UniMoE-Audio: Unified Speech and Music Generation with Dynamic-Capacity MoE (2510.13344v1)

Published 15 Oct 2025 in cs.SD and cs.CL

Abstract: Recent advances in unified multimodal models indicate a clear trend towards comprehensive content generation. However, the auditory domain remains a significant challenge, with music and speech often developed in isolation, hindering progress towards universal audio synthesis. This separation stems from inherent task conflicts and severe data imbalances, which impede the development of a truly unified audio generation model. To address this challenge, we propose UniMoE-Audio, a unified speech and music generation model within a novel Dynamic-Capacity Mixture-of-Experts (MoE) framework. Architecturally, UniMoE-Audio introduces a Top-P routing strategy for dynamic expert number allocation, and a hybrid expert design comprising routed experts for domain-specific knowledge, shared experts for domain-agnostic features, and null experts for adaptive computation skipping. To tackle data imbalance, we introduce a three-stage training curriculum: 1) Independent Specialist Training leverages original datasets to instill domain-specific knowledge into each "proto-expert" without interference; 2) MoE Integration and Warmup incorporates these specialists into the UniMoE-Audio architecture, warming up the gate module and shared expert using a subset of balanced dataset; and 3) Synergistic Joint Training trains the entire model end-to-end on the fully balanced dataset, fostering enhanced cross-domain synergy. Extensive experiments show that UniMoE-Audio not only achieves state-of-the-art performance on major speech and music generation benchmarks, but also demonstrates superior synergistic learning, mitigating the performance degradation typically seen in naive joint training. Our findings highlight the substantial potential of specialized MoE architecture and curated training strategies in advancing the field of universal audio generation. Homepage: https://mukioxun.github.io/Uni-MoE-site/home.html

Summary

The paper introduces a novel Dynamic-Capacity MoE architecture with Top-P routing for adaptive expert allocation in unified audio generation.
It demonstrates state-of-art results in both speech synthesis (UTMOS 4.36, WER 1.9) and music generation while effectively addressing data imbalance.
The three-stage training curriculum ensures domain specialization and efficient integration, preventing catastrophic forgetting in underrepresented tasks.

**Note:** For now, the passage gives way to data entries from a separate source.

$ cat src/rtl/io_pad_bidir_ctrl.sv
// Registered OE/IE/A/DS/SR control for a pad bank with TURN_CYCLES dead cycles per turnaround; rx_valid
// 1+TURN_CYCLES+SYNC_STAGES cycles after rx_en, tx_ready low outside IDLE/DRIVE. Option: PAD_LOOPBACK_CHECK_EN.
module io_pad_bidir_ctrl
   import io_pad_pkg::*;
#(
   parameter int WIDTH       = 8,
   parameter int TURN_CYCLES = 2,
   parameter int SYNC_STAGES = 2
) (
   input  logic             clk,
   input  logic             rstn,
   input  logic [1:0]       cfg_ds,
   input  logic             cfg_sr,
   input  logic             tx_valid,
   output logic             tx_ready,
   input  logic [WIDTH-1:0] tx_data,
   input  logic             rx_en,
   output logic             rx_valid,
   output logic [WIDTH-1:0] rx_data,
   output logic             err_mismatch,
   output logic [WIDTH-1:0] pad_a,
   output logic             pad_oe,
   output logic             pad_ie,
   output logic             pad_ds0,
   output logic             pad_ds1,
   output logic             pad_sr,
   input  logic [WIDTH-1:0] pad_y
);

   localparam int TCW = $clog2(TURN_CYCLES + 1);
   localparam int RCW = $clog2(SYNC_STAGES);
   localparam logic [TCW-1:0] TURN_LAST = TCW'(TURN_CYCLES - 1);
   localparam logic [RCW-1:0] RX_LAST   = RCW'(SYNC_STAGES - 1);
`ifdef PAD_LOOPBACK_CHECK_EN
   localparam logic IE_IN_DRIVE = 1'b1;
`else
   localparam logic IE_IN_DRIVE = 1'b0;
`endif

   pad_state_e       state_q, state_d;
   turn_dir_e        dir_q, dir_d;
   logic [TCW-1:0]   turn_cnt_q, turn_cnt_d;
   logic [RCW-1:0]   rx_cnt_q, rx_cnt_d;
   logic [WIDTH-1:0] pad_a_q, pad_a_d;
   logic [1:0]       ds_q, ds_d;
   logic             sr_q, sr_d;
   logic             oe_q, oe_d;
   logic             ie_q, ie_d;
   logic             tx_ready_q, tx_ready_d;
   logic             rx_valid_q, rx_valid_d;
   logic             tx_acc;
   logic [WIDTH-1:0] sync_y;

   io_pad_sync #(
      .WIDTH       (WIDTH),
      .SYNC_STAGES (SYNC_STAGES)
   ) u_sync (
      .clk  (clk),
      .rstn (rstn),
      .d_i  (pad_y),
      .q_o  (sync_y)
   );

   assign tx_acc = tx_valid && tx_ready_q;

   always_comb begin
      state_d    = state_q;
      dir_d      = dir_q;
      turn_cnt_d = turn_cnt_q;
      rx_cnt_d   = rx_cnt_q;
      pad_a_d    = pad_a_q;
      ds_d       = ds_q;
      sr_d       = sr_q;
      oe_d       = oe_q;
      ie_d       = ie_q;
      rx_valid_d = rx_valid_q;
      case (state_q)
         IDLE: begin
            ds_d = cfg_ds;
            sr_d = cfg_sr;
            // A pending word blocks the RX request even before tx_ready rises after reset.
            if (tx_acc) begin
               pad_a_d = tx_data;
               oe_d    = 1'b1;
               ie_d    = IE_IN_DRIVE;
               state_d = DRIVE;
            end else if (!tx_valid && rx_en) begin
               state_d    = TURN;
               dir_d      = DIR_RX;
               turn_cnt_d = '0;
            end
         end
         DRIVE: begin
            if (tx_acc) begin
               pad_a_d = tx_data;
            end else if (rx_en) begin
               oe_d       = 1'b0;
               ie_d       = 1'b0;
               state_d    = TURN;
               dir_d      = DIR_RX;
               turn_cnt_d = '0;
            end
         end
         TURN: begin
            if (turn_cnt_q == TURN_LAST) begin
               if (dir_q == DIR_RX) begin
                  state_d  = RX;
                  ie_d     = 1'b1;
                  rx_cnt_d = '0;
               end else begin
                  state_d = IDLE;
               end
            end else begin
               turn_cnt_d = turn_cnt_q + 1'b1;
            end
         end
         RX: begin
            if (!rx_en) begin
               ie_d       = 1'b0;
               rx_valid_d = 1'b0;
               state_d    = TURN;
               dir_d      = DIR_IDLE;
               turn_cnt_d = '0;
            end else if (rx_cnt_q == RX_LAST) begin
               rx_valid_d = 1'b1;
            end else begin
               rx_cnt_d = rx_cnt_q + 1'b1;
            end
         end
         default: state_d = IDLE;
      endcase
      tx_ready_d = (state_d == IDLE) || (state_d == DRIVE);
   end

   always_ff @(posedge clk) begin
      if (!rstn) begin
         state_q    <= IDLE;
         dir_q      <= DIR_IDLE;
         turn_cnt_q <= '0;
         rx_cnt_q   <= '0;
         pad_a_q    <= '0;
         ds_q       <= PAD_DS_RST;
         sr_q       <= PAD_SR_RST;
         oe_q       <= 1'b0;
         ie_q       <= 1'b0;
         tx_ready_q <= 1'b0;
         rx_valid_q <= 1'b0;
      end else begin
         state_q    <= state_d;
         dir_q      <= dir_d;
         turn_cnt_q <= turn_cnt_d;
         rx_cnt_q   <= rx_cnt_d;
         pad_a_q    <= pad_a_d;
         ds_q       <= ds_d;
         sr_q       <= sr_d;
         oe_q       <= oe_d;
         ie_q       <= ie_d;
         tx_ready_q <= tx_ready_d;
         rx_valid_q <= rx_valid_d;
      end
   end

`ifdef PAD_LOOPBACK_CHECK_EN
   localparam int DCW = $clog2(SYNC_STAGES + 1);
   localparam logic [DCW-1:0] DRV_SETTLED = DCW'(SYNC_STAGES);

   // pad_a_q plus these SYNC_STAGES taps line the driven word up with its synchronized echo.
   logic [WIDTH-1:0] a_dly_q [SYNC_STAGES];
   logic [DCW-1:0]   drv_cnt_q;
   logic             err_q;

   always_ff @(posedge clk) begin
      if (!rstn) begin
         for (int i = 0; i < SYNC_STAGES; i++) a_dly_q[i] <= '0;
         drv_cnt_q <= '0;
         err_q     <= 1'b0;
      end else begin
         a_dly_q[0] <= pad_a_q;
         for (int i = 1; i < SYNC_STAGES; i++) a_dly_q[i] <= a_dly_q[i-1];
         if (state_q != DRIVE) begin
            drv_cnt_q <= '0;
         end else if (drv_cnt_q != DRV_SETTLED) begin
            drv_cnt_q <= drv_cnt_q + 1'b1;
         end
         if (state_q == DRIVE && drv_cnt_q == DRV_SETTLED && sync_y != a_dly_q[SYNC_STAGES-1]) begin
            err_q <= 1'b1;
         end
      end
   end

   assign err_mismatch = err_q;
`else
   assign err_mismatch = 1'b0;
`endif

   assign tx_ready = tx_ready_q;
   assign rx_valid = rx_valid_q;
   assign rx_data  = sync_y;
   assign pad_a    = pad_a_q;
   assign pad_oe   = oe_q;
   assign pad_ie   = ie_q;
   assign pad_ds0  = ds_q[0];
   assign pad_ds1  = ds_q[1];
   assign pad_sr   = sr_q;

endmodule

UniMoE-Audio: Unified Speech and Music Generation with Dynamic-Capacity MoE

Introduction and Motivation

The unification of speech and music generation within a single generative model has been a persistent challenge due to two primary obstacles: task conflict and data imbalance. Speech and music, while both audio modalities, have fundamentally divergent objectives—speech prioritizes semantic intelligibility and speaker identity, whereas music emphasizes complex structures such as harmony and rhythm. This divergence leads to conflicting optimization pressures in joint models. Additionally, the abundance of high-quality speech data compared to the relative scarcity of music data exacerbates the risk of catastrophic forgetting and performance degradation for the underrepresented modality.

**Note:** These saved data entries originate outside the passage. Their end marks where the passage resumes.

<file path="src/rtl/axis_tx_pkg.sv">
// Shared types and defaults for the AXI-Stream frame transmitter.
package axis_tx_pkg;

  localparam int DATA_WIDTH = 16;
  localparam int DEPTH      = 4096;
  localparam int SKID_DEPTH = 2;

  typedef enum logic [1:0] {
    ST_IDLE = 2'd0,
    ST_RUN  = 2'd1,
    ST_CSUM = 2'd2,
    ST_DONE = 2'd3
  } tx_state_e;

endpackage

</file>
<file path="src/rtl/axis_skid_buf.sv">
// Two-entry register FIFO that holds RAM words (plus last flag) in front of the stream port.
module axis_skid_buf
  import axis_tx_pkg::*;
#(
  parameter int DataWidth = DATA_WIDTH
) (
  input  logic                 clk,
  input  logic                 rst,
  input  logic                 push_i,
  input  logic [DataWidth-1:0] push_data_i,
  input  logic                 push_last_i,
  input  logic                 pop_i,
  output logic [DataWidth-1:0] data_o,
  output logic                 last_o,
  output logic                 valid_o,
  output logic [1:0]           occ_o
);

  typedef struct packed {
    logic                 last;
    logic [DataWidth-1:0] data;
  } entry_t;

  entry_t     head_q, head_d, tail_q, tail_d, in_e;
  logic [1:0] occ_q, occ_d;
  logic       pop_eff, push_eff;

  assign pop_eff  = pop_i && (occ_q != 2'd0);
  assign push_eff = push_i && ((occ_q != 2'(SKID_DEPTH)) || pop_eff);
  assign in_e     = '{last: push_last_i, data: push_data_i};

  // NOTE: every always_comb output gets a default first, so no path leaves it unassigned and no latch is inferred.
  always_comb begin
    head_d = head_q;
    tail_d = tail_q;
    occ_d  = occ_q;
    unique case ({push_eff, pop_eff})
      2'b10: begin
        if (occ_q == 2'd0) head_d = in_e;
        else               tail_d = in_e;
        occ_d = occ_q + 2'd1;
      end
      2'b01: begin
        head_d = tail_q;
        occ_d  = occ_q - 2'd1;
      end
      2'b11: begin
        if (occ_q == 2'(SKID_DEPTH)) begin
          head_d = tail_q;
          tail_d = in_e;
        end else begin
          head_d = in_e;
        end
      end
      default: ;
    endcase
  end

  // NOTE: the storage entries are reset as well, because m_data must read 0 straight after reset.
  always_ff @(posedge clk) begin
    if (!rst) begin
      head_q <= '0;
      tail_q <= '0;
      occ_q  <= 2'd0;
    end else begin
      head_q <= head_d;
      tail_q <= tail_d;
      occ_q  <= occ_d;
    end
  end

  assign data_o  = head_q.data;
  assign last_o  = head_q.last;
  assign valid_o = (occ_q != 2'd0);
  assign occ_o   = occ_q;

endmodule

</file>
<file path="src/rtl/axis_frame_tx.sv">
// Reads frame_len words from sample RAM and streams them as one AXI-Stream frame.
// Define TX_CHECKSUM_EN to append a sum-of-words beat that carries m_last.
module axis_frame_tx
  import axis_tx_pkg::*;
#(
  parameter int DataWidth = DATA_WIDTH,
  parameter int Depth     = DEPTH,
  parameter int AddrWidth = $clog2(Depth),
  parameter int LenWidth  = $clog2(Depth) + 1
) (
  input  logic                 clk,
  input  logic                 rst,
  input  logic                 start,
  input  logic [AddrWidth-1:0] base_addr,
  input  logic [LenWidth-1:0]  frame_len,
  output logic                 busy,
  output logic                 done,
  output logic                 mem_rd_en,
  output logic [AddrWidth-1:0] mem_addr,
  input  logic [DataWidth-1:0] mem_rd_data,
  output logic [DataWidth-1:0] m_data,
  output logic                 m_valid,
  input  logic                 m_ready,
  output logic                 m_last
);

  tx_state_e            state_q, state_d;
  logic                 busy_q, busy_d, done_q, done_d;
  logic [AddrWidth-1:0] addr_q, addr_d;
  logic [LenWidth-1:0]  reads_left_q, reads_left_d;
  logic [LenWidth-1:0]  beats_left_q, beats_left_d;
  logic                 inflight_q, inflight_d;
  logic                 inflight_last_q, inflight_last_d;
`ifdef TX_CHECKSUM_EN
  logic [DataWidth-1:0] csum_q, csum_d;
`endif

  logic                 pop, push, push_last, rd_en, last_beat_hs;
  logic [DataWidth-1:0] push_data;
  logic [1:0]           occ;
  logic [2:0]           credit;

  assign pop          = m_valid && m_ready;
  assign last_beat_hs = (state_q == ST_RUN) && pop && (beats_left_q == LenWidth'(1));

  // Space is counted after this cycle's pop so a steady m_ready keeps one beat per cycle.
  assign credit = {1'b0, occ} + {2'b00, inflight_q} - {2'b00, pop};
  assign rd_en  = (state_q == ST_RUN) && (reads_left_q != '0) && (credit < 3'(SKID_DEPTH));

  always_comb begin
    push      = inflight_q;
    push_data = mem_rd_data;
    push_last = inflight_last_q;
`ifdef TX_CHECKSUM_EN
    push_last = 1'b0;
    if (last_beat_hs) begin
      push      = 1'b1;
      push_data = csum_q;
      push_last = 1'b1;
    end
`endif
  end

  always_comb begin
    state_d         = state_q;
    addr_d          = addr_q;
    reads_left_d    = reads_left_q;
    beats_left_d    = beats_left_q;
    inflight_d      = rd_en;
    inflight_last_d = rd_en && (reads_left_q == LenWidth'(1));
`ifdef TX_CHECKSUM_EN
    csum_d = inflight_q ? csum_q + mem_rd_data : csum_q;
`endif

    if (rd_en) begin
      addr_d       = addr_q + AddrWidth'(1);
      reads_left_d = reads_left_q - LenWidth'(1);
    end
    if (pop && (state_q == ST_RUN)) beats_left_d = beats_left_q - LenWidth'(1);

    unique case (state_q)
      ST_IDLE: begin
        if (start) begin
          addr_d       = base_addr;
          reads_left_d = frame_len;
          beats_left_d = frame_len;
          state_d      = (frame_len == '0) ? ST_DONE : ST_RUN;
`ifdef TX_CHECKSUM_EN
          csum_d = '0;
`endif
        end
      end
      ST_RUN: begin
`ifdef TX_CHECKSUM_EN
        if (last_beat_hs) state_d = ST_CSUM;
`else
        if (last_beat_hs) state_d = ST_DONE;
`endif
      end
`ifdef TX_CHECKSUM_EN
      ST_CSUM: if (pop) state_d = ST_DONE;
`endif
      ST_DONE: state_d = ST_IDLE;
      default: state_d = ST_IDLE;
    endcase

    busy_d = (state_d != ST_IDLE);
    done_d = (state_d == ST_DONE);
  end

  // NOTE: state registers use non-blocking assignments so every flop samples pre-edge values.
  always_ff @(posedge clk) begin
    if (!rst) begin
      state_q         <= ST_IDLE;
      busy_q          <= 1'b0;
      done_q          <= 1'b0;
      addr_q          <= '0;
      reads_left_q    <= '0;
      beats_left_q    <= '0;
      inflight_q      <= 1'b0;
      inflight_last_q <= 1'b0;
`ifdef TX_CHECKSUM_EN
      csum_q          <= '0;
`endif
    end else begin
      state_q         <= state_d;
      busy_q          <= busy_d;
      done_q          <= done_d;
      addr_q          <= addr_d;
      reads_left_q    <= reads_left_d;
      beats_left_q    <= beats_left_d;
      inflight_q      <= inflight_d;
      inflight_last_q <= inflight_last_d;
`ifdef TX_CHECKSUM_EN
      csum_q          <= csum_d;
`endif
    end
  end

  axis_skid_buf #(
    .DataWidth(DataWidth)
  ) u_skid (
    .clk        (clk),
    .rst        (rst),
    .push_i     (push),
    .push_data_i(push_data),
    .push_last_i(push_last),
    .pop_i      (pop),
    .data_o     (m_data),
    .last_o     (m_last),
    .valid_o    (m_valid),
    .occ_o      (occ)
  );

  assign busy      = busy_q;
  assign done      = done_q;
  assign mem_rd_en = rd_en;
  assign mem_addr  = addr_q;

endmodule

</file>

UniMoE-Audio addresses these challenges by introducing a unified generative framework based on a novel Dynamic-Capacity Mixture-of-Experts (MoE) architecture, coupled with a data-aware, three-stage training curriculum. The model demonstrates that with appropriate architectural and training strategies, it is possible to achieve synergistic performance across both speech and music generation tasks, surpassing naive joint training and even specialized baselines.

Figure 1: UniMoE-Audio outperforms naive joint training and specialized baselines, achieving synergistic gains in both speech and music generation tasks.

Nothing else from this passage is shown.